The prospect of using human embryonic stem cells to treat disease appears a small step closer as the result of two new experiments with the cells, which are mired in political controversy because they are derived from human embryos.
In one report released yesterday, researchers showed that the versatile cells can serve as "biological pacemakers," correcting faulty heart rhythms when injected into the failing hearts of pigs.
In another report, scientists demonstrated for the first time that stem cells can become a cell crucial to vision. Many doctors believe that several vision-destroying diseases could be fought by transplanting these cells directly into the eyes.
Human embryonic stem cells, derived from five-day-old embryos, have the biological potential to morph into virtually all of the 200 or so kinds of cells in the body.

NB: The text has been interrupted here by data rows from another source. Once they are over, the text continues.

File: src/rtl/agc_timepulse_seq.sv
// -----------------------------------------------------------------------------
// agc_timepulse_seq
//
// Timepulse sequencer for the NOR-gate datapath. The master clock is divided
// into memory cycle times (MCTs); each MCT walks NPULSE one-hot timepulses
// (T01..Tnn), and each timepulse lasts PHASES clocks. The sequencer supports
// continuous running, halting at an MCT boundary, single-MCT stepping from
// halt, and a GOJAM restart of the current MCT.
//
// Ports:
//   clk        in   system clock (only clock)
//   rst_n      in   synchronous active-low reset
//   start      in   level: request continuous running (IDLE/HALT -> RUN)
//   stop       in   request halt at the end of the current MCT
//   step       in   from HALT, run exactly one MCT then halt again
//   gojam      in   restart the running MCT at T01, phase 0
//   tp         out  one-hot timepulse, bit 0 = T01; all-zero while halted
//   phase      out  sub-phase index within the current timepulse
//   mct_end    out  high in the final clock of the final timepulse
//   halted     out  sequencer idle or halted
//   mct_count  out  completed MCTs, wraps modulo 2^CW
//
// All outputs come straight from registers.
// -----------------------------------------------------------------------------
module agc_timepulse_seq #(
    parameter int NPULSE = 12,  // 2..16
    parameter int PHASES = 2,   // 1..8
    parameter int CW     = 16
) (
    input  logic              clk,
    input  logic              rst_n,
    input  logic              start,
    input  logic              stop,
    input  logic              step,
    input  logic              gojam,
    output logic [NPULSE-1:0] tp,
    output logic [2:0]        phase,
    output logic              mct_end,
    output logic              halted,
    output logic [CW-1:0]     mct_count
);

    typedef enum logic [1:0] {
        ST_IDLE = 2'd0,
        ST_RUN  = 2'd1,
        ST_HALT = 2'd2
    } state_e;

    localparam logic [2:0]        PH_LAST = 3'(PHASES - 1);
    localparam logic [NPULSE-1:0] TP_T01  = NPULSE'(1);

    state_e              state_q,     state_d;
    logic [NPULSE-1:0]   tp_q,        tp_d;
    logic [2:0]          phase_q,     phase_d;
    logic                mct_end_q,   mct_end_d;
    logic                halted_q,    halted_d;
    logic [CW-1:0]       count_q,     count_d;
    logic                stop_pend_q, stop_pend_d;
    logic                step_mode_q, step_mode_d;

    logic                last_phase;
    logic                at_boundary;

    assign last_phase  = (phase_q == PH_LAST);
    assign at_boundary = tp_q[NPULSE-1] && last_phase;

    // -------------------------------------------------------------------------
    // Next-state and registered-output logic
    // -------------------------------------------------------------------------
    always_comb begin
        // NOTE: every signal gets its hold value first so no path can leave
        // it unassigned, which would otherwise infer a latch.
        state_d     = state_q;
        tp_d        = tp_q;
        phase_d     = phase_q;
        count_d     = count_q;
        stop_pend_d = stop_pend_q;
        step_mode_d = step_mode_q;

        unique case (state_q)
            ST_IDLE: begin
                if (start) begin
                    state_d     = ST_RUN;
                    tp_d        = TP_T01;
                    phase_d     = 3'd0;
                    step_mode_d = 1'b0;
                end
            end

            ST_HALT: begin
                // start beats step when both are sampled together.
                if (start) begin
                    state_d     = ST_RUN;
                    tp_d        = TP_T01;
                    phase_d     = 3'd0;
                    step_mode_d = 1'b0;
                end else if (step) begin
                    state_d     = ST_RUN;
                    tp_d        = TP_T01;
                    phase_d     = 3'd0;
                    step_mode_d = 1'b1;
                end
            end

            ST_RUN: begin
                // A stop request is remembered until the next boundary.
                if (stop) begin
                    stop_pend_d = 1'b1;
                end

                if (gojam) begin
                    // Abort this MCT without counting it; pending halt and
                    // step mode carry over to the restarted MCT.
                    tp_d    = TP_T01;
                    phase_d = 3'd0;
                end else if (at_boundary) begin
                    count_d = count_q + CW'(1);
                    if (stop_pend_q || stop || step_mode_q) begin
                        state_d     = ST_HALT;
                        tp_d        = '0;
                        phase_d     = 3'd0;
                        stop_pend_d = 1'b0;
                        step_mode_d = 1'b0;
                    end else begin
                        tp_d    = TP_T01;
                        phase_d = 3'd0;
                    end
                end else if (last_phase) begin
                    // Never reaches the top bit here: that case is the boundary.
                    tp_d    = tp_q << 1;
                    phase_d = 3'd0;
                end else begin
                    phase_d = phase_q + 3'd1;
                end
            end

            default: begin
                state_d     = ST_IDLE;
                tp_d        = '0;
                phase_d     = 3'd0;
                stop_pend_d = 1'b0;
                step_mode_d = 1'b0;
            end
        endcase

        // Flags derived from the next state so they line up with tp/phase.
        halted_d  = (state_d != ST_RUN);
        mct_end_d = (state_d == ST_RUN) && tp_d[NPULSE-1] && (phase_d == PH_LAST);
    end

    // -------------------------------------------------------------------------
    // State registers
    // -------------------------------------------------------------------------
    always_ff @(posedge clk) begin
        // NOTE: non-blocking assignments so every register samples the values
        // from before this edge, independent of statement order.
        if (!rst_n) begin
            state_q     <= ST_IDLE;
            tp_q        <= '0;
            phase_q     <= 3'd0;
            mct_end_q   <= 1'b0;
            halted_q    <= 1'b1;
            count_q     <= '0;
            stop_pend_q <= 1'b0;
            step_mode_q <= 1'b0;
        end else begin
            state_q     <= state_d;
            tp_q        <= tp_d;
            phase_q     <= phase_d;
            mct_end_q   <= mct_end_d;
            halted_q    <= halted_d;
            count_q     <= count_d;
            stop_pend_q <= stop_pend_d;
            step_mode_q <= step_mode_d;
        end
    end

    assign tp        = tp_q;
    assign phase     = phase_q;
    assign mct_end   = mct_end_q;
    assign halted    = halted_q;
    assign mct_count = count_q;

endmodule
[src/rtl/lockstep_pkg.sv]
// Shared constants and types for the lockstep comparator.
package lockstep_pkg;

   localparam int unsigned DEPTH_DEFAULT = 4;
   localparam int unsigned CNT_W_DEFAULT = 16;
   localparam int unsigned DATA_W        = 8;

   typedef enum logic [1:0] {
      StIdle = 2'd0,
      StRun  = 2'd1,
      StFail = 2'd2
   } state_e;

endpackage

[src/rtl/lockstep_fifo.sv]
// Per-channel skew buffer; pointers carry an extra MSB so full and empty are distinguishable.
module lockstep_fifo
   import lockstep_pkg::*;
#(
   parameter int unsigned DEPTH = DEPTH_DEFAULT
) (
   input  logic              clk,
   input  logic              reset,
   input  logic              push,
   input  logic              pop,
   input  logic [DATA_W-1:0] wdata,
   output logic              full,
   output logic              empty,
   output logic [DATA_W-1:0] head
);

   localparam int unsigned AW = $clog2(DEPTH);
   localparam logic [AW:0] PTR_ONE = {{AW{1'b0}}, 1'b1};

   logic [AW:0]       wr_ptr_q, wr_ptr_d;
   logic [AW:0]       rd_ptr_q, rd_ptr_d;
   logic [DATA_W-1:0] mem_q [DEPTH];
   logic              do_push;
   logic              do_pop;

   assign empty = (wr_ptr_q == rd_ptr_q);
   assign full  = (wr_ptr_q[AW] != rd_ptr_q[AW]) && (wr_ptr_q[AW-1:0] == rd_ptr_q[AW-1:0]);
   assign head  = mem_q[rd_ptr_q[AW-1:0]];

   // A pop in the same cycle frees the slot, so a push into a full buffer is accepted then.
   assign do_pop  = pop && !empty;
   assign do_push = push && (!full || do_pop);

   always_comb begin
      wr_ptr_d = wr_ptr_q;
      rd_ptr_d = rd_ptr_q;
      if (do_push) wr_ptr_d = wr_ptr_q + PTR_ONE;
      if (do_pop)  rd_ptr_d = rd_ptr_q + PTR_ONE;
   end

   always_ff @(posedge clk) begin
      if (reset) begin
         wr_ptr_q <= '0;
         rd_ptr_q <= '0;
      end else begin
         wr_ptr_q <= wr_ptr_d;
         rd_ptr_q <= rd_ptr_d;
      end
   end

   always_ff @(posedge clk) begin
      if (do_push) mem_q[wr_ptr_q[AW-1:0]] <= wdata;
   end

endmodule

[config.mk]
export PLATFORM = sky130hd
export DESIGN_NAME = lockstep_fifo
export DESIGN_NICKNAME = d
export VERILOG_FILES = /design/src/rtl/lockstep_pkg.sv /design/src/rtl/lockstep_fifo.sv
export SDC_FILE = /design/constraint.sdc
export NUM_CORES = 1
export LEC_CHECK = 0
export CORE_UTILIZATION = 40
export CTS_BUF_LIST = sky130_fd_sc_hd__clkbuf_8
export CTS_CLUSTER_DIAMETER = 150
export DETAILED_ROUTE_END_ITERATION = 12
export GPL_TIMING_DRIVEN = 0
export HOLD_SLACK_MARGIN = 0.15
export MAX_ROUTING_LAYER = met4
export PLACE_DENSITY = 0.61
export SLEW_MARGIN = 30
export SYNTH_ARGS = -nofsm -noshare
export SYNTH_HDL_FRONTEND = slang
export SYNTH_SLANG_ARGS = --single-unit
[constraint.sdc]
create_clock -name clk -period 4.8 [get_ports clk]
set_input_delay 1.2 -clock clk [delete_from_list [all_inputs] [get_ports clk]]
set_output_delay 1.2 -clock clk [all_outputs]
set_load 0.05 [all_outputs]
After elaboration in Yosys (flattened, before gate mapping):

Memory sizes are Yosys's and may differ from the RTL's. A register that Yosys moved wholly into a read port is not among the register bits.
Index checks and enable logic that the tools add are counted.

* register bits after elaboration: 6
* RAM bits: 32
* bits of input ports: 12
* output and inout bits: 10
* logic and storage cells: 18
* memories: 1

* $add $sub $neg: 2
* equality and inequality tests: 3
* muxes and demuxes: 4
* reduce and logical (&&, ||, !) cells: 6

Memory list
* mem_q: depth 4, bits a word 8, read ports 1, clocked after Yosys merged registers in 1, write ports 1, line lockstep_fifo.sv:22 `logic [DATA_W-1:0] mem_q [DEPTH];`

Operator list (number)
* $add 3x1->3 const B: 2
* $mux 2: 2
* $eq 3x3->1: 1
* $logic_and 1x1->1: 3
* $eq 2x2->1: 1
* $logic_not 1->1: 2
* $mux 1: 2
* $logic_or 1x1->1: 1
* $ne 1x1->1: 1

Logic depth before layout (Yosys ltp):

* depth in word-level cells: 7
* depth in mapped cells: 4
* depth with buffers taken out: 4

Worst setup path before layout:

OpenSTA, ideal clock, no wires.

* path type: register -> output
* start: register wr_ptr_q[1]
* end: output port empty
* data arrival time: 1.423 ns
* required time: 3.600 ns
* setup slack: 2.177 ns
* cell stages (with the launch flop): 4
* buffers on the path: 0
* path through: dfxtp_1 xnor2_2 nand2_1 nor2_1

* word-level cells in the longest chain between the ends: 1

RTL lines
* start: declaration: line lockstep_fifo.sv:20 `logic [AW:0] wr_ptr_q, wr_ptr_d;`
* start signal: assignment: line lockstep_fifo.sv:46 `wr_ptr_q <= wr_ptr_d;`
* $eq 3x3->1: line lockstep_fifo.sv:26 `assign empty = (wr_ptr_q == rd_ptr_q);`
* end: declaration: line lockstep_fifo.sv:13 `output logic empty,`

No other way between the ends.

Researchers are racing to learn how to direct them to develop into specific types of cells that can be transplanted into failing organs. It is an approach that could launch a new era of regenerative medicine -- but only if the cells prove capable of integrating into existing organs and functioning normally there.
Izhak Kehat and Lior Gepstein of the Technion-Israel Institute of Technology in Haifa and their colleagues sought to test that capacity with stem cells that were growing into heart muscle cells.
The team started with masses of stem cells growing in laboratory dishes, from which they isolated those few that were spontaneously developing into heart cells.
They were easy to spot: They were the ones that were pulsing in unison, as heart cells are apt to do.
In one experiment, the scientists isolated small balls of the human cells -- each ball about the size of the head of a pin, or about 1 million cells -- and placed that little mass into a lab dish with rat heart cells.
The cells of each species, rat and human, beat at different rates at first. Within 24 hours of living together, however, the combined masses of cells coordinated their pulsing into a single rhythm.
"At least in the dish, they integrated structurally, mechanically and electrically," Gepstein said.
But could stem-derived heart cells help set the pace of a heart in a live animal?
To find out, the team threaded a probe into the hearts of 13 pigs and made a small burn in the area that regulates the heart beat, causing a permanent severe slowing of those animals' heart rates. The injury mimicked a human heart rhythm disorder that could be caused by disease or a small heart attack.
Then they injected about 100,000 of their human embryo-derived heart cells into the damaged pig hearts. Eleven of the 13 returned to faster heart rates, the team reported in yesterday's advanced online edition of Nature Biotechnology. There was no improvement in control animals that did not receive the cells.
"It's not like tomorrow people are going to be waiting in line for biological pacemakers," Gepstein said. "But we were happy to see after a few days a new rhythm arose," providing what he called "proof of principle."